Sunday, 25 April 2010

comestible catastrophes


Images via Yofavo

After getting a tan yesterday I awake to find the world capped under tupperware. And the rain comes down. London in spring I suppose: some Sunday ruminations...

A few months ago Geoff Manaugh (BLDG BLOG) tweeted about a 1919 disaster, the "Boston Molassacre". A large molasses storage tank burst, and a wave of treacle roared through the streets (apparently at over 50km/h) killing 21 and injuring 150. Wiki notes: "The event has entered local folklore, and residents claim that on hot summer days, the area still smells of molasses."

This put me on to the London Beer Flood of 1814. The whole strange tale begins with a party organised by Meux's Brewery (owned by the first Baronet Sir Meux, whose name is inexplicably pronounced 'myooks'), located on the junction between Oxford Street and Tottenham Court Road. The occasion was a grand dinner to celebrate the construction of a giant vat capable of holding 600,000 litres of the popular beer stout porter (now known simply as stout). It was allegedly two storeys high and had a diameter of 20 yards. 200 hundred people dined within it.

Subsequently it was filled to capacity and the full pressure of the porter put upon its 29 iron hoops. Shortly after a workman noticed a small crack in one of the hoops, but seeing as they each weighed more than 200kg, he thought nothing of it. At around 6pm the same day the vat burst, creating an explosion reportedly heard five miles away. The immense pressure from the first vat toppled the second, the weight of which fell through to the floor below. A chain reaction ensued, 1.4 million litres of beer tore through the building's facade.

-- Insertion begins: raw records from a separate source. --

Source: an optimization exercise on an open RTL-to-GDS flow (aim: small area and a short achievable clock period). Production flows keep margins and buffers that such runs may drop. Power and IR drop assume default switching activity.

Setup of v6:
==> module bpcq_lane, before the edit <==
module bpcq_lane (
   input  logic        clock,
   input  logic        reset,
   input  logic        scan_en,
   input  logic        lvl,
   input  logic [15:0] nsm1,
   input  logic        short_nz,
   input  logic [15:0] nlong,
   output logic        mask,
   output logic        long_f,
   output logic        rose
);
   logic [15:0] hold_ff, hold_in;
   logic [16:0] c;
   logic        g_s, p_s, g_l, p_l, ge_s, ge_l, eq_s;
   always_comb begin
      logic [15:0] gs, ps, gl, pl;
      gs = hold_ff & nsm1;
      ps = hold_ff | nsm1;
      gl = hold_ff & nlong;
      pl = hold_ff | nlong;
      for (int w = 1; w < 16; w = w * 2) begin
         for (int j = 2 * w - 1; j < 16; j = j + 2 * w) begin
            gs[j] = gs[j] | (ps[j] & gs[j-w]);
            ps[j] = ps[j] & ps[j-w];
            gl[j] = gl[j] | (pl[j] & gl[j-w]);
            pl[j] = pl[j] & pl[j-w];
         end
      end
      g_s = gs[15];
      p_s = ps[15];
      g_l = gl[15];
      p_l = pl[15];
   end
   always_comb begin
      ge_s   = !short_nz || g_s;
      eq_s   = p_s && !g_s;
      ge_l   = g_l || p_l;
      mask   = lvl && (ge_s || ge_l);
      long_f = lvl && ge_l;
      rose   = !lvl && short_nz && eq_s;
      c[0] = 1'b1;
      for (int i = 0; i < 16; i++) begin
         c[i+1]     = c[i] & hold_ff[i];
         hold_in[i] = (hold_ff[i] ^ c[i]) | c[16];
      end
   end
   always_ff @(posedge clock) begin
      if (reset) begin
         hold_ff <= '0;
      end else if (scan_en) begin
         hold_ff <= lvl ? 16'd0 : hold_in;
      end
   end
endmodule
Settings: LEC_CHECK=0, CAP_MARGIN=20, CORE_MARGIN=2, CORE_UTILIZATION=40, SLEW_MARGIN=20; clock period 10.5 ns.
standard.sh (not shown) runs the stock make flow with config.mk's settings and CLKGATE_MAP_FILE= SYNTH_SCRIPT=/design/flow/synth_recipe.tcl, a recipe that flattens the netlist after the stock synthesis.
==> flow/flow/run.sh <==
#!/bin/bash
# Own layout flow: the standard ORFS layout (standard.sh, with its
# unchanged synthesis), with these layout knobs changed on make's command
# line:
#  - the setup repair margin, so that repair_timing works towards the
#    period the design can reach rather than stopping 5 ns short of 10.5 ns;
#  - the port buffer cell: a plain buffer instead of the delay buffer that
#    buffer_ports picks by default. Every port is still buffered;
#  - clock tree synthesis: clkbuf_8 buffers in larger sink clusters and no
#    dummy loads. The clock still reaches every register through buffers.
# The full make output goes to run_flow.log in the work folder; ORFS's own
# per-step logs stay under orfs/logs.
set -euo pipefail
MARGIN=${OWN_SETUP_MARGIN:-6.0}
CTS="-sink_clustering_enable -repair_clock_nets -dont_use_dummy_load"
CTS="$CTS -buf_list sky130_fd_sc_hd__clkbuf_8"
CTS="$CTS -sink_clustering_size 16 -sink_clustering_max_diameter 50"
bash standard.sh \
  "SETUP_SLACK_MARGIN=${MARGIN}" \
  "BUFFER_PORTS_ARGS=-buffer_cell sky130_fd_sc_hd__buf_2" \
  "CTS_ARGS=${CTS}" \
  finish > run_flow.log 2>&1
For v7, these inputs were changed with respect to v6:
--- a/flow/design.v
+++ b/flow/design.v
@@ -66,12 +66,11 @@
    input  logic [15:0] nlong,
    output logic        mask,
    output logic        long_f,
    output logic        rose
 );
-   logic [15:0] hold_ff, hold_in;
-   logic [16:0] c;
+   logic [15:0] hold_ff;
    logic        g_s, p_s, g_l, p_l, ge_s, ge_l, eq_s;
    always_comb begin
       logic [15:0] gs, ps, gl, pl;
       gs = hold_ff & nsm1;
       ps = hold_ff | nsm1;
@@ -95,22 +94,22 @@
       eq_s   = p_s && !g_s;
       ge_l   = g_l || p_l;
       mask   = lvl && (ge_s || ge_l);
       long_f = lvl && ge_l;
       rose   = !lvl && short_nz && eq_s;
-      c[0] = 1'b1;
-      for (int i = 0; i < 16; i++) begin
-         c[i+1]     = c[i] & hold_ff[i];
-         hold_in[i] = (hold_ff[i] ^ c[i]) | c[16];
-      end
    end
+   logic [16:0] ones;
+   logic        inc_en, clr;
+   always_comb begin
+      ones[0] = 1'b1;
+      for (int k = 0; k < 16; k++) ones[k+1] = ones[k] & hold_ff[k];
+   end
+   assign inc_en = scan_en && !lvl && !ones[16];
+   assign clr    = reset || (scan_en && lvl);
    always_ff @(posedge clock) begin
-      if (reset) begin
-         hold_ff <= '0;
-      end else if (scan_en) begin
-         hold_ff <= lvl ? 16'd0 : hold_in;
-      end
+      if (clr) hold_ff <= '0;
+      else     hold_ff <= hold_ff ^ ({16{inc_en}} & ones[15:0]);
    end
 endmodule
 module bpcq_core (
    input  logic        clock,
    input  logic        reset,
### Flow results
- Summary of v7 over v6: first-pass GRT wire length now sits lower, wire length now sits at about the same level, fraction of layout instances using a drive strength above 1 now sits higher.
- v6 vs v7, critical-path cell with the highest stage delay: sky130_fd_sc_hd__buf_8 vs sky130_fd_sc_hd__or4_4
- Portion of total power attributed to the clock network (lower): v6
- Looking at critical path depth, v7 sits 10 above v6.
- Power: v7 draws less than v6
- Cmp v7 and v6 / buffering stage count on the worst path with inverters included / lower: v7
- Final cell area: v7 below v6
- For hold slack, v7 and v6 come out practically identical.
- The headroom to the max-slew limit of v7 was inferior to that of v6.
- [compare] base=v6 new=v7: register share of the cell area increased by 1.3 points relative to the old numbers, minimum period implied by the final worst setup slack went up by 0.10 ns.
Function was not checked in any run of this note: the RTL went through the layout flow alone.


The RTL this note starts from:
==> flow/design.v <==
`timescale 1ns / 1ps
package bpcq_pkg;
   localparam int unsigned LEVEL_W  = 8;
   localparam int unsigned TIME_W   = 32;
   localparam int unsigned COUNT_W  = 16;
   localparam int unsigned CSR_IDX_W = 2;
   localparam int unsigned NUM_BUTTONS_DEF = 8;
   localparam int unsigned QUEUE_DEPTH_DEF = 16;
   localparam logic OP_SCAN = 1'b0;
   localparam logic OP_POP  = 1'b1;
   localparam logic [CSR_IDX_W-1:0] CSR_SHORT_TICKS   = 2'd0;
   localparam logic [CSR_IDX_W-1:0] CSR_LONG_TICKS    = 2'd1;
   localparam logic [CSR_IDX_W-1:0] CSR_BEEP_TICKS    = 2'd2;
   localparam logic [CSR_IDX_W-1:0] CSR_GATHER_WINDOW = 2'd3;
   localparam logic [COUNT_W-1:0] SHORT_TICKS_RST   = 16'd5;
   localparam logic [COUNT_W-1:0] LONG_TICKS_RST    = 16'd100;
   localparam logic [COUNT_W-1:0] BEEP_TICKS_RST    = 16'd10;
   localparam logic [COUNT_W-1:0] GATHER_WINDOW_RST = 16'd100;
   typedef struct packed {
      logic               op;
      logic [LEVEL_W-1:0] buttons_high;
      logic [TIME_W-1:0]  now_ms;
   } req_type;
   typedef struct packed {
      logic               beep_start;
      logic               beep_stop;
      logic               event_queued;
      logic               event_dropped;
      logic               pop_valid;
      logic [LEVEL_W-1:0] pop_mask;
      logic               pop_long;
   } rsp_type;
   typedef struct packed {
      logic [COUNT_W-1:0] short_ticks;
      logic [COUNT_W-1:0] long_ticks;
      logic [COUNT_W-1:0] beep_ticks;
      logic [COUNT_W-1:0] gather_window_ms;
   } cfg_type;
   typedef struct packed {
      logic               long_flag;
      logic [LEVEL_W-1:0] mask;
   } entry_type;
   typedef struct packed {
      logic      valid;
      entry_type entry;
   } push_type;
   typedef struct packed {
      logic empty;
      logic full;
   } qstat_type;
   typedef struct packed {
      logic beep_start;
      logic beep_stop;
      logic event_queued;
      logic event_dropped;
   } scan_flags_type;
endpackage
`timescale 1ns / 1ps
module bpcq_lane (
   input  logic        clock,
   input  logic        reset,
   input  logic        scan_en,
   input  logic        lvl,
   input  logic [15:0] short_m1,
   input  logic        short_nz,
   input  logic [15:0] long_ticks,
   output logic        mask,
   output logic        long_f,
   output logic        rose
);
   logic [15:0] hold_ff;
   logic [16:0] inc;
   logic        ge_s, ge_l, eq_s, gt_s;
   bpcq_ge u_ge_s (.a(hold_ff), .nb(~short_m1), .cin(1'b0), .ge(gt_s));
   bpcq_ge u_ge_l (.a(hold_ff), .nb(~long_ticks), .cin(1'b1), .ge(ge_l));
   assign eq_s = (hold_ff == short_m1);
   always_comb begin
      inc    = {1'b0, hold_ff} + 17'd1;
      ge_s   = !short_nz || gt_s;
      mask   = lvl && (ge_s || ge_l);
      long_f = lvl && ge_l;
      rose   = !lvl && short_nz && eq_s;
   end
   always_ff @(posedge clock) begin
      if (reset) begin
         hold_ff <= '0;
      end else if (scan_en) begin
         hold_ff <= lvl ? 16'd0 : (inc[15:0] | {16{inc[16]}});
      end
   end
endmodule
module bpcq_ge (
   input  logic [15:0] a,
   input  logic [15:0] nb,
   input  logic        cin,
   output logic        ge
);
   logic [16:0] c;
   always_comb begin
      c[0] = cin;
      for (int i = 0; i < 16; i++) begin
         c[i+1] = (a[i] & nb[i]) | (a[i] & c[i]) | (nb[i] & c[i]);
      end
      ge = c[16];
   end
endmodule
module bpcq_cout #(
   parameter int N = 16
) (
   input  logic [N-1:0] x,
   input  logic [N-1:0] y,
   input  logic         cin,
   output logic         cout
);
   logic g, p;
   bpcq_gp #(.N(N)) u_gp (.x(x), .y(y), .g(g), .p(p));
   assign cout = g | (p & cin);
endmodule
module bpcq_gp #(
   parameter int N = 16
) (
   input  logic [N-1:0] x,
   input  logic [N-1:0] y,
   output logic         g,
   output logic         p
);
   if (N == 1) begin : g_leaf
      assign g = x[0] & y[0];
      assign p = x[0] | y[0];
   end else begin : g_node
      localparam int L = N / 2;
      logic gl, pl, gh, ph;
      bpcq_gp #(.N(L))     u_lo (.x(x[L-1:0]), .y(y[L-1:0]), .g(gl), .p(pl));
      bpcq_gp #(.N(N - L)) u_hi (.x(x[N-1:L]), .y(y[N-1:L]), .g(gh), .p(ph));
      assign g = gh | (ph & gl);
      assign p = ph & pl;
   end
endmodule
`timescale 1ns / 1ps
module bpcq_queue (
   input  logic       clock,
   input  logic       reset,
   input  logic [8:0] wr_entry,
   input  logic       push,
   input  logic       pop,
   output logic       empty,
   output logic       full,
   output logic [8:0] last_pop
);
   logic [8:0] mem [0:15];
   logic [3:0] head_ff, tail_ff;
   assign empty = (head_ff == tail_ff);
   assign full  = ((head_ff + 4'd1) == tail_ff);
   always_ff @(posedge clock) begin
      if (reset) begin
         head_ff <= '0;
         tail_ff <= '0;
      end else begin
         if (push) head_ff <= head_ff + 4'd1;
         if (pop && !empty) tail_ff <= tail_ff + 4'd1;
      end
   end
   always_ff @(posedge clock) begin
      mem[head_ff] <= wr_entry;
   end
   assign last_pop = mem[tail_ff - 4'd1];
endmodule
`timescale 1ns / 1ps
module button_press_classifier_queue_unit (
   input  logic        clock,
   input  logic        reset,
   input  logic        req_valid,
   output logic        req_stall,
   input  logic [40:0] req_payload_bits,
   output logic        rsp_valid,
   input  logic        rsp_stall,
   output logic [13:0] rsp_payload_bits,
   input  logic        csr_valid,
   output logic        csr_ready,
   input  logic [1:0]  csr_index,
   input  logic [15:0] csr_wdata
);
   logic        op;
   logic [7:0]  lvl;
   logic [31:0] now;
   assign op  = req_payload_bits[40];
   assign lvl = req_payload_bits[39:32];
   assign now = req_payload_bits[31:0];
   logic rsp_valid_ff, req_fire, scan_en, pop_en;
   assign req_stall = rsp_valid_ff && rsp_stall;
   assign req_fire  = req_valid && !req_stall;
   assign scan_en   = req_fire && !op;
   assign pop_en    = req_fire && op;
   assign csr_ready = 1'b1;
   assign rsp_valid = rsp_valid_ff;
   always_ff @(posedge clock) begin
      if (reset) rsp_valid_ff <= 1'b0;
      else       rsp_valid_ff <= req_fire || (rsp_valid_ff && rsp_stall);
   end
   logic [15:0] short_ff, long_ff, beep_t_ff, win_ff;
   always_ff @(posedge clock) begin
      if (reset) begin
         short_ff  <= 16'd5;
         long_ff   <= 16'd100;
         beep_t_ff <= 16'd10;
         win_ff    <= 16'd100;
      end else if (csr_valid) begin
         case (csr_index)
            2'd0: short_ff  <= csr_wdata;
            2'd1: long_ff   <= csr_wdata;
            2'd2: beep_t_ff <= csr_wdata;
            default: win_ff <= csr_wdata;
         endcase
      end
   end
   logic [15:0] short_m1;
   logic        short_nz;
   logic [7:0]  mask, long_v, rose;
   assign short_m1 = short_ff - 16'd1;
   assign short_nz = (short_ff != 16'd0);
   for (genvar i = 0; i < 8; i++) begin : g_lane
      bpcq_lane u_lane (
         .clock      (clock),
         .reset      (reset),
         .scan_en    (scan_en),
         .lvl        (lvl[i]),
         .short_m1   (short_m1),
         .short_nz   (short_nz),
         .long_ticks (long_ff),
         .mask       (mask[i]),
         .long_f     (long_v[i]),
         .rose       (rose[i])
      );
   end
   logic [15:0] beep_ff;
   logic        beep_le1, start, beep_stop;
   assign beep_le1  = (beep_ff[15:1] == 15'd0);
   assign beep_stop = (beep_ff == 16'd1);
   assign start     = beep_le1 && (rose != 8'd0);
   logic [7:0]  pmask_ff, mm;
   logic        plong_ff, lm, fire, quiet;
   logic [31:0] last_ff;
   logic        empty, full;
   assign mm       = pmask_ff | mask;
   assign lm       = plong_ff | (long_v != 8'd0);
   logic [31:0] csa_a, csa_b, csa_c, csa_s, csa_k;
   logic        ge_nl, c32, t32, t33;
   always_comb begin
      csa_a = now;
      csa_b = ~last_ff;
      csa_c = {16'hFFFF, ~win_ff};
      csa_s = csa_a ^ csa_b ^ csa_c;
      csa_k = (csa_a & csa_b) | (csa_a & csa_c) | (csa_b & csa_c);
   end
   bpcq_cout #(.N(31)) u_c32 (.x(csa_s[31:1]), .y(csa_k[30:0]), .cin(1'b1), .cout(c32));
   bpcq_cout #(.N(32)) u_nl  (.x(now), .y(~last_ff), .cin(1'b1), .cout(ge_nl));
   assign t32   = csa_k[31] ^ c32;
   assign t33   = csa_k[31] & c32;
   assign quiet = ge_nl ? t33 : t32;
   assign fire     = (mask != 8'd0) ? (win_ff == 16'd0)
                                    : ((pmask_ff != 8'd0) && quiet);
   always_ff @(posedge clock) begin
      if (reset) begin
         beep_ff  <= '0;
         pmask_ff <= '0;
         plong_ff <= 1'b0;
         last_ff  <= '0;
      end else if (scan_en) begin
         beep_ff  <= start ? beep_t_ff : (beep_le1 ? 16'd0 : beep_ff - 16'd1);
         pmask_ff <= fire ? 8'd0 : mm;
         plong_ff <= fire ? 1'b0 : lm;
         if (mask != 8'd0) last_ff <= now;
      end
   end
   logic [8:0] last_pop;
   bpcq_queue u_queue (
      .clock    (clock),
      .reset    (reset),
      .wr_entry ({lm, mm}),
      .push     (scan_en && fire && !full),
      .pop      (pop_en),
      .empty    (empty),
      .full     (full),
      .last_pop (last_pop)
   );
   logic bs_ff, bp_ff, eq_ff, ed_ff, pv_ff;
   always_ff @(posedge clock) begin
      if (!req_stall) begin
         bs_ff <= !op && start;
         bp_ff <= !op && beep_stop;
         eq_ff <= !op && fire && !full;
         ed_ff <= !op && fire && full;
         pv_ff <= op && !empty;
      end
   end
   assign rsp_payload_bits = {bs_ff, bp_ff, eq_ff, ed_ff, pv_ff,
                              pv_ff ? {last_pop[7:0], last_pop[8]} : 9'd0};
endmodule
clock: 10.5 ns
lec_check: 0
abc_clock_period_in_ps: 4500
cap_margin: 20
core_margin: 2
core_utilization: 40
setup_slack_margin: 5
slew_margin: 20
run.sh (not shown) runs the stock make flow with config.mk's settings and CLKGATE_MAP_FILE= SYNTH_SCRIPT=/design/flow/synth_recipe.tcl, a recipe that flattens the netlist after the stock synthesis.
Stock flow here: none of the scripts above is used.
Next try:
--- a/flow/design.v
+++ b/flow/design.v
@@ -102,38 +102,6 @@
          c[i+1] = (a[i] & nb[i]) | (a[i] & c[i]) | (nb[i] & c[i]);
       end
       ge = c[16];
-   end
-endmodule
-module bpcq_cout #(
-   parameter int N = 16
-) (
-   input  logic [N-1:0] x,
-   input  logic [N-1:0] y,
-   input  logic         cin,
-   output logic         cout
-);
-   logic g, p;
-   bpcq_gp #(.N(N)) u_gp (.x(x), .y(y), .g(g), .p(p));
-   assign cout = g | (p & cin);
-endmodule
-module bpcq_gp #(
-   parameter int N = 16
-) (
-   input  logic [N-1:0] x,
-   input  logic [N-1:0] y,
-   output logic         g,
-   output logic         p
-);
-   if (N == 1) begin : g_leaf
-      assign g = x[0] & y[0];
-      assign p = x[0] | y[0];
-   end else begin : g_node
-      localparam int L = N / 2;
-      logic gl, pl, gh, ph;
-      bpcq_gp #(.N(L))     u_lo (.x(x[L-1:0]), .y(y[L-1:0]), .g(gl), .p(pl));
-      bpcq_gp #(.N(N - L)) u_hi (.x(x[N-1:L]), .y(y[N-1:L]), .g(gh), .p(ph));
-      assign g = gh | (ph & gl);
-      assign p = ph & pl;
    end
 endmodule
 `timescale 1ns / 1ps
@@ -239,24 +207,12 @@
    assign start     = beep_le1 && (rose != 8'd0);
    logic [7:0]  pmask_ff, mm;
    logic        plong_ff, lm, fire, quiet;
-   logic [31:0] last_ff;
+   logic [31:0] last_ff, quiet_ms;
    logic        empty, full;
    assign mm       = pmask_ff | mask;
    assign lm       = plong_ff | (long_v != 8'd0);
-   logic [31:0] csa_a, csa_b, csa_c, csa_s, csa_k;
-   logic        ge_nl, c32, t32, t33;
-   always_comb begin
-      csa_a = now;
-      csa_b = ~last_ff;
-      csa_c = {16'hFFFF, ~win_ff};
-      csa_s = csa_a ^ csa_b ^ csa_c;
-      csa_k = (csa_a & csa_b) | (csa_a & csa_c) | (csa_b & csa_c);
-   end
-   bpcq_cout #(.N(31)) u_c32 (.x(csa_s[31:1]), .y(csa_k[30:0]), .cin(1'b1), .cout(c32));
-   bpcq_cout #(.N(32)) u_nl  (.x(now), .y(~last_ff), .cin(1'b1), .cout(ge_nl));
-   assign t32   = csa_k[31] ^ c32;
-   assign t33   = csa_k[31] & c32;
-   assign quiet = ge_nl ? t33 : t32;
+   assign quiet_ms = now - last_ff;
+   assign quiet    = (quiet_ms >= {16'd0, win_ff});
    assign fire     = (mask != 8'd0) ? (win_ff == 16'd0)
                                     : ((pmask_ff != 8'd0) && quiet);
    always_ff @(posedge clock) begin
=>
- The changed run ran to the end with no violations
- register-to-register slack improved by 40 ps
- area after synthesis hardly moves
- flip-flop and latch count does not change
- utilization is higher by 0.40 points
- sequential share of layout area drops by 0.35 points
- power came out lower by 1.2%
Function was not checked in any run of this note: the RTL went through the layout flow alone.

[afterwards: timing with drivers on the ports]
In the flow no input, the clock included, has a driving cell. The finished layouts below were timed again as built, in two steps. Step 1 sets driving cells, clkbuf_16 on the clock port and buf_2 on the other inputs (assumed; they add their load-dependent delay and slew). Step 2 moves the port delays by t, midway between the first and last clock arrival at a register: inputs arrive t later, outputs are due t later. That takes back most of the time a late clock gives input paths. Three values: ideal ports, drivers, drivers and shift; two values: the first two.
run | t (ns) | setup slack, ns | hold WS [ns] | latest minus earliest clock arrival (ns)
v6 | 0.689 | 6.010 / 5.968 / 5.495 | 0.458 / 0.458 / 0.458 | 0.127 / 0.128
v7 | 0.676 | 5.907 / 5.928 / 5.251 | 0.461 / 0.461 / 0.461 | 0.104 / 0.105
the first run of note 2 | 0.661 | 4.938 / 4.952 / 4.291 | 0.456 / 0.456 / 0.456 | 0.052 / 0.052
the second run of note 2 | 0.659 | 4.870 / 4.877 / 4.217 | 0.456 / 0.456 / 0.456 | 0.033 / 0.033
After both steps every run listed still meets setup and hold. The setup slack of v7, which loses most, moves by +0.021 ns with the drivers and by -0.656 ns with both steps.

At that time Tottenham Court Road was the boundary of the St. Giles Rookery, and the building was surrounded by low housing of a poor construction. Several of the buildings could not stand the force of the wall of porter and collapsed. Eight people are recorded to have died, drowning in basements, crushed by debris or subsequent alcohol poisoning.

Rescue efforts were greatly slowed by the drunken masses scooping the beer directly from the cobbles. An apocryphal story has it that as beer-soaked victims were rushed to hospital the smell of beer led patients on other wards to believe beer was being served for all patients except them. Not accepting this apparent injustice they started a riot, which increased the number of wounded.

After an investigation the courts ruled that the event had been an act of God, and that no one was responsible. The beer company continued on that site until the 20's when it was demolished and the Dominion Theatre constructed in its place. I would frankly quite like to see a tsunami of beer crush the home of the Queen Musical.